Back in October I had this sudden realization that the holidays were fast approaching. This is nothing new for me—I tend to spend most holiday seasons in total denial and look forward with unbelievable longing for December 26th. It’s not really that I am terribly Scroogy, it’s just that, like many writers, I resent demands on my time when I’d rather be writing. We are selfish people.

2014 was not the best year I’ve ever had. I took on too many projects that turned into long, drawn-out, complex ones that ate up far too much of my time. I hope I learned from that and will know better in the future. So, as I contemplated the coming holiday season and idea came to me. Like every writer, what I longed to do was annoy the heck out of all my friends by continuously reminding them that books make excellent gifts—especially my books, but I know that is bad form.
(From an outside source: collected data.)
===== src/hw/rtl/dpq_cell.sv =====
// One cell of the sorted chain: holds one entry and its compare flag.
// Depends on dpq_pkg.
module dpq_cell (
    input  logic                clk,
    input  logic                occupied,
    input  logic                top,
    input  dpq_pkg::cmd_t       cmd,
    input  dpq_pkg::entry_t     left_entry,
    input  logic                left_lt,
    input  dpq_pkg::entry_t     right_entry,
    output dpq_pkg::entry_t     entry,
    output logic                lt,
    output dpq_pkg::probe_t     probe
);

    dpq_pkg::entry_t entry_reg;
    dpq_pkg::entry_t entry_next;
    logic            lt_reg;

    always_comb
    begin
        entry_next = entry_reg;
        if (cmd.shift_ins && !lt_reg)
        begin
            entry_next = left_lt ? cmd.data : left_entry;
        end
        else if (cmd.shift_out)
        begin
            entry_next = right_entry;
        end
    end

    always_ff @(posedge clk)
    begin
        entry_reg <= entry_next;
        if (cmd.cmp)
        begin
            lt_reg <= occupied && (entry_reg.pri < cmd.data.pri);
        end
    end

    assign probe.hit = occupied && (entry_reg.pri == cmd.data.pri);
    assign probe.id  = top ? entry_reg.id : '0;
    assign entry     = entry_reg;
    assign lt        = lt_reg;

endmodule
And then I had this bright idea—what would happen if I made a book specifically designed to be a “stocking stuffer” and priced it low enough that people would actually buy it? This would mean I wouldn’t make a profit on it, but it would be a good way to get my work out there in a cheery, holiday way.

I have a few series of books one of which is called Secrets of Marienstadt. All the tales in this series are loosely based in legends and folklore from the Pennsylvania Dutch community I grew up in. In 2011 I released the first Marienstadt story, The Reluctant Belsnickel of Opelt’s Wood, based on the custom of Belsnickel practiced in my hometown. In 2012, I published another Marienstadt story, a novel, called The Christmas Daughter, about a big, tough biker guy who suddenly finds himself the father of a shy, fragile, and vulnerable little girl. Recently I wrote another Marienstadt story called Treeing, which I was saving for a possible future collection. Since all three stories have a Christmas theme, I thought about combining them in one volume. I called it A Very Marienstadt Christmas and it would only be available in paperback—not digital, simply because the purpose is to encourage people to give it as a gift. Would it be a good idea? It was worth a try.
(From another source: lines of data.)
## src/design/vns_pkg.sv

```systemverilog
package vns_pkg;

   localparam int FRAC_BITS   = 16;
   localparam int SQRT_GUARD  = 16;
   localparam int WORD_W      = 32;
   localparam int T_W         = WORD_W - 1;
   localparam int LANES       = 3;
   localparam int SQ_W        = 2 * WORD_W;
   localparam int SQRT_STAGES = WORD_W + SQRT_GUARD;
   localparam int ROOT_W      = SQRT_STAGES;
   localparam int SREM_W      = ROOT_W + 2;
   localparam int REM_W       = ROOT_W;
   localparam int DIV_STAGES  = WORD_W;
   localparam int PROD_W      = WORD_W + T_W;
   localparam int MAG_DELAY   = SQRT_STAGES + 1;
   localparam int LEN_INDEX   = 2 + SQRT_STAGES;
   localparam int QUO_INDEX   = LEN_INDEX + 1 + DIV_STAGES;
   localparam int OUT_INDEX   = QUO_INDEX + 1;
   localparam int LATENCY     = OUT_INDEX + 1;

   localparam logic [WORD_W-1:0] POS_MAX   = 32'h7FFF_FFFF;
   localparam logic [WORD_W-1:0] NEG_LIM   = 32'h8000_0000;
   localparam logic [WORD_W-1:0] ONE_FIXED = 32'd1 << FRAC_BITS;

   typedef struct packed {
      logic                     cmd;
      logic signed [WORD_W-1:0] in_x;
      logic signed [WORD_W-1:0] in_y;
      logic signed [WORD_W-1:0] in_z;
      logic [T_W-1:0]           target_length;
   } req_type;

   typedef struct packed {
      logic signed [WORD_W-1:0] out_x;
      logic signed [WORD_W-1:0] out_y;
      logic signed [WORD_W-1:0] out_z;
      logic                     was_zero;
      logic                     saturated;
   } rsp_type;

   // Per-item control that rides along with the data pipeline.
   typedef struct packed {
      logic             two_d;
      logic             zero;
      logic [T_W-1:0]   t;
      logic [LANES-1:0] neg;
   } meta_type;

endpackage

```

## src/design/vns_merge.sv

```systemverilog
module vns_merge (
   input  logic                                           clock,
   input  logic                                           reset,
   input  logic                                           valid,
   input  vns_pkg::meta_type                              meta,
   input  logic [vns_pkg::LANES-1:0][vns_pkg::WORD_W-1:0] quo,
   output logic                                           strobe,
   output vns_pkg::rsp_type                               rsp
);
   import vns_pkg::*;

   logic [LANES-1:0][WORD_W-1:0] val;
   logic [LANES-1:0]             clip;
   logic                         strobe_ff;
   rsp_type                      rsp_ff;
   rsp_type                      rsp_in;

   // Sign and clipping per lane.
   always_comb begin
      for (int l = 0; l < LANES; l++) begin
         clip[l] = 1'b0;
         if (meta.neg[l]) begin
            if (quo[l] > NEG_LIM) begin
               val[l]  = NEG_LIM;
               clip[l] = 1'b1;
            end else begin
               val[l] = WORD_W'(0) - quo[l];
            end
         end else if (quo[l] > POS_MAX) begin
            val[l]  = POS_MAX;
            clip[l] = 1'b1;
         end else begin
            val[l] = quo[l];
         end
      end
   end

   always_comb begin
      rsp_in          = '0;
      rsp_in.was_zero = meta.zero;
      priority if (meta.zero) begin
         if (meta.two_d) begin
            rsp_in.out_x = (meta.t != '0) ? ONE_FIXED : '0;
         end else begin
            rsp_in.out_x = {1'b0, meta.t};
         end
      end else if (meta.t != '0) begin
         rsp_in.out_x     = val[0];
         rsp_in.out_y     = val[1];
         rsp_in.out_z     = meta.two_d ? '0 : val[2];
         rsp_in.saturated = clip[0] | clip[1] | (clip[2] & ~meta.two_d);
      end else begin
         rsp_in.out_x = '0;
      end
   end

   always_ff @(posedge clock) begin
      if (reset) begin
         strobe_ff <= 1'b0;
      end else begin
         strobe_ff <= valid;
      end
   end

   always_ff @(posedge clock) begin
      rsp_ff <= rsp_in;
   end

   assign strobe = strobe_ff;
   assign rsp    = rsp_ff;

endmodule

```

## config.mk

```make
export PLATFORM = sky130hd
export DESIGN_NAME = vns_merge
export DESIGN_NICKNAME = d
export VERILOG_FILES = /design/src/design/vns_pkg.sv /design/src/design/vns_merge.sv
export SDC_FILE = /design/constraint.sdc
export NUM_CORES = 1
export LEC_CHECK = 0
export ABC_AREA = 1
export BUFFER_PORTS_ARGS = -buffer_cell sky130_fd_sc_hd__buf_2
export CAP_MARGIN = 20
export CORE_MARGIN = 1
export CORE_UTILIZATION = 40
export CTS_CLUSTER_SIZE = 8
export DETAILED_ROUTE_END_ITERATION = 8
export PLACE_DENSITY = 0.69
export SLEW_MARGIN = 20
export SYNTH_ARGS = -nofsm -noshare
export SYNTH_HDL_FRONTEND = slang
export SYNTH_SLANG_ARGS = --single-unit
```

## constraint.sdc

```tcl
create_clock -name clock -period 3.6 [get_ports clock]
set_input_delay 0.18 -clock clock [delete_from_list [all_inputs] [get_ports clock]]
set_output_delay 0.18 -clock clock [all_outputs]
set_load 0.005 [all_outputs]
```

Yosys cells after proc, flatten, opt, wreduce, memory -nomap -nowiden. Index checks and enable logic that the tools add are counted.

Output and inout port bits: 99. Register bits after elaboration: 99.

Reduce and logical (&&, ||, !) cells: 3. $lt $le $gt $ge: 6. Multiplexer cells: 22. Add/sub/neg operators: 3. Bitwise logic cells: 5.

Operator list (count): $mux 32 (11); $gt 32x31->1 const B (3); $gt 32x32->1 const B (3); $sub 1x32->32 const A (3); $mux 31 (1); $reduce_bool 31->1 (1); $mux 17 (1); $mux 1 (9); $reduce_or 3->1 (1); $not 1->1 (2); $or 1x1->1 (2); $reduce_or 2->1 (1); $and 1x1->1 (1).

Depth between registers and ports, before layout.
Depth after elaboration: 5. Mapped depth: 12. Gate-level depth less buffers: 12.

Least setup slack after synthesis. OpenSTA, ideal clock, no wires.

Path kind: input to register. From: input port quo[64] (netlist bit). To: register rsp_ff (netlist bit rsp[4]). Data arrival time: 1508 ps. Cell stages on the path: 11. Path buffers: 1. Setup slack: 2026 ps. Path through: inv_1 ha_1 nand2_4 nor2_8 nand2_4 o21ai_4 nand2_4 clkinv_2 buf_12 nand2_2 a21oi_2.

Word-level cells in the longest chain between the ends: 3. Elaborated cells on any way between the ends: 6. Classes of those cells: add/sub (1); order compare (2); mux (3).

Ends and longest elaborated chain: start, declared (RTL line vns_merge.sv:6) `input logic [vns_pkg::LANES-1:0][vns_pkg::WORD_W-1:0] quo,`; $sub 1x32->32, or another cell as far along (RTL line vns_merge.sv:27) `val[l] = WORD_W'(0) - quo[l];`; $mux 32 (on tied branches) (RTL line vns_merge.sv:23, vns_merge.sv:29); $mux 32 * (RTL line vns_merge.sv:22) `if (meta.neg[l]) begin`; end signal, assigned (RTL line vns_merge.sv:66) `rsp_ff <= rsp_in;`; end, declared (RTL line vns_merge.sv:15) `rsp_type rsp_ff;`.

Every way passes the cells marked *; elsewhere a longest branch is shown, timed or not. A chain may end at the register's enable or synchronous reset.

Worst setup path in the final report.
From: input port quo[32] (netlist bit). To: register rsp_ff (netlist bit rsp[54]).

Same word-level chain as after synthesis.

==> qor.yml <==
die:
  num_rows: 46
  core_sq_um: 16000
  die_width_um: 130.5
  design.die.area_sq_um: 17040
  fp.dieH_um: 130.5
  boundaryPins: 234
  initial_utilization_pct: 41.30
sta:
  fin_ws_ns: 1.463
  hold_viol: 0
  period_needed_ns: 2.137
  slew_violations: 0
  setup_violations: 0
  max_freq_ghz: 0.4680
  final.setup.tns_ns: 0
  worst_hold_slack_ns: 0.03043
  tightest_slew_ns: 0.8897
  period_share_pct: 59.36
  rsz0062_at_grt: "no"
  slew-limit-headroom_pct: 40.62
drt:
  ant_nets: 0
  viasPerCell: 5.203
  wl_per_cell_um: 15.03
  drt-initial-drc-count: 695
  wirelength_um: 22700
  wl_met2_um: 10210
  drc_errors: 0
  top_layer: "met4"
  vias: 7861
  wl_met1_um: 10210
  detail_route.first_pass.iterations: 5
  wl_met3_um: 1594
pwr:
  power_frac_clock_pct: 36.4
  combPwrFrac_pct: 20.7
  p_int_w: 0.001945
  finalPower_w: 0.002773
  powerDensity_nw_per_um2: 337.7
  p_leak_nw: 3.847
  switching_share_pct: 29.86
  p_sw_w: 0.0008279
  ir_drop_mv: 0.2278
  power.share.sequential_pct: 42.9
synthesis:
  synth_cell_types: 38
  yosys_register_bits: 99
  syn_inst: 1077
  yosysSeqAreaShare_pct: 29.99
  syn_area_sq_um: 6608
  synth_top_area_cell: "dfxtp_1"
  synth_top_area_share_pct: 29.99
  syn_avg_cell_area_sq_um: 6.135
  synthSimpleGateAreaFrac_pct: 40.03
  synthAdderAreaFrac_pct: 0.5681
  synth_compound_area_share_pct: 16.91
  yosys-top-cells-count: "nand2_1, nor2_1, o21ai_0"
  synthMuxAreaShare_pct: 0
  synth_edf_count: 0
  synth.most_common_cell: "nand2_1"
  synth_top_family_by_area: "simple AND/OR/NAND/NOR gates"
  yosysWarnings: 0
  syn_nets: 1215
  synth-async-reset-ratio_pct: 0
  synth_ff_type: "dfxtp_1"
  ys_top_cells_by_area: "dfxtp_1, nand2_1, nor2_1, o21ai_0, nand3_1"
  synthXorXnorAreaFrac_pct: 4.242
min_path:
  hold_class: "in2reg"
global_routing:
  gr-total-overflow: 0
  grt_usage_pct: 26.74
  grt_pass1_wl_um: 35360
  antenna_found_initial: 0
  grt_max_degree: 38
  first_global_vias: 7013
setup_path:
  cp_common_cell: "nand2_1"
  arrival_ns: 2.42
  cp_slowest_stage_delay_ns: 0.50
  cp_cell_sequence: "buf_2 > inv_1 > ha_1 > nand2_1 > nor2_2 > nand2_1 > nor2_1 > nor2_1 > nor2_2 > buf_4 > nand2_1 > a21oi_1"
  cp_slowest_cell: "nor2_2"
  cp-end-kind: "flop"
  path_buf_inv: 3
  crit_fanout: 16
  cp.required_ns: 3.88
  cp-start-kind: "primary input"
  critPathKind: "in2reg"
  path_delay_family: "simple AND/OR/NAND/NOR gates"
layout:
  fill_cells: 1717
  fin_nets: 1429
  multi_input_area_sq_um: 4080
  area_growth_pct: 24.26
  num_antenna_cells: 0
  fin_cells: 1511
  layout-drive-gt1-share_pct: 23.71
  regArea_sq_um: 1982
cts:
  cts_buffers: 9
  clock_path_buffers: 2
  ctsHtreeMaxLevel: 3
  cts_num_sinks: 99
  cts_tree: "yes"
  cts_root_buffer: "clkbuf_16"
  path_clk_slew_ns: 0.07
job:
  cap_viol_max_count: 0
place:
  portBuffers: 233
  gp_congestion: 1.006
  place_hpwl_um: 17850
  dp_slack_ns: 1.094
  dp.cells: 1495
status:
  status: "finished clean"
==> placed cells by master (no fill, tap or decap), types with 2 or more instances in the layout <==
| cell type | Yosys | routed |
|---|---|---|
| nor2_1 | 193 | 193 |
| nor2_4 | 3 | 3 |
| ha_1 | 3 | 3 |
| xor2_1 | 25 | 25 |
| nor3_1 | 7 | 7 |
| inv_1 | 93 | 93 |
| a21oi_1 | 59 | 59 |
| nand2_2 | 11 | 11 |
| a21oi_2 | 10 | 10 |
| nand3_1 | 84 | 84 |
| o21bai_1 | 4 | 4 |
| buf_2 | 8 | 233 |
| o21ai_0 | 106 | 106 |
| xnor2_1 | 7 | 7 |
| buf_4 | 4 | 6 |
| nand2_4 | 5 | 5 |
| nand2_1 | 266 | 266 |
| nand4_1 | 32 | 32 |
| o21ai_2 | 3 | 3 |
| or2_2 | 2 | 2 |
| clkbuf_16 | 0 | 9 |
| o211ai_1 | 2 | 2 |
| nand3b_1 | 2 | 2 |
| o22ai_2 | 7 | 7 |
| clkinv_2 | 1 | 2 |
| dfxtp_1 | 99 | 99 |
| inv_6 | 0 | 2 |
| o22ai_1 | 2 | 2 |
| nor2_2 | 7 | 7 |
==> registers in the layout, summed over array words and instances, names as in the netlist <==
name	count
rsp	98
strobe	1
==> stage by stage <==
stage / util [%] / cell area [sq um]
floorplan: - / 6608
global placement: 49.38 / 7901
detailed placement: 49.38 / 7901
CTS: 51.31 / 8210
global route: 51.31 / 8210
finish: 51.31 / 8210
==> cells by family after synthesis <==
logic type | Yosys count
AOI/OAI and AO/OA | 196
xor gates and xnor gates | 32
adders and majority gates | 3
buffers and inverters | 132
DFF | 99
and+or+nand+nor | 615
==> layout make-up <==
type                       instances  share of cell area, %
inverter                          95                  4.358
clock buffer                      10                  2.911
clock inverter                     5                 0.7315
sequential                        99                  24.14
tap                              216                  3.292
timing repair buffer             240                  14.87
multi-input combinational        846                  49.70
==> power groups by stage <==
stage               logic [W]  clock network, W  registers, W
floorplan            0.000295                 0       0.00122
global placement     0.000568                 0       0.00121
detailed placement   0.000571                 0       0.00121
CTS                  0.000574           0.00103       0.00119
global route         0.000650           0.00108       0.00120
finish               0.000574           0.00101       0.00119
==> metal layers <==
| layer | vias to the layer above | track usage (%) |
|---|---|---|
| met5 | - | 0 |
| met2 | 298 | 42.45 |
| met3 | 45 | 4.397 |
| met1 | 3579 | 35.57 |
| met4 | 0 | 11.90 |
| li1 | 3939 | - |
==> what timing repair did <==
action,CTS,global route
gates resized for setup,0,0
hold buffers,1,0
hold endpoints to repair,1,0
setup buffers,0,0
==> final timing paths <==
check / slack, ns / startpoint / cells past startpoint / end
setup / recovery: 1.46 / quo[32] / 12 / rsp[54]
hold / removal: 0.03 / valid / 3 / strobe
Note: power is estimated with default switching activity, not from simulation.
As I startedAVMCpromo2 the design of the book I had another brain-storm. Throughout the Marienstadt stories, much of the action takes place in Lola’s Strudel Shop and descriptions of the delicious pastries Lola serves are often remarked on by readers. What, I thought, would happen if I “spoke” to Lola and requeste that she write a chapter for the book telling about strudel and her recipes. It seemed like a good idea.

By the end of November the paperback was ready and I uploaded it to CreateSpace. Within days it had sold enough copies to make me feel encouraged that this was a worthwhile effort. Plus, I bought a couple cartons of them myself to give as my Christmas gifts.

I don’t know how long I will keep the book available but I think at some point I will withdraw it from distribution—it remains to be seen. And it also remains to be seen what, if anything might come of it. But one thing being an indie writer has taught me is that we can be as creative as we like and that is half the fun. Merry Christmas, Happy Holidays, Happy Belsnickel, etc. I’ll keep you posted.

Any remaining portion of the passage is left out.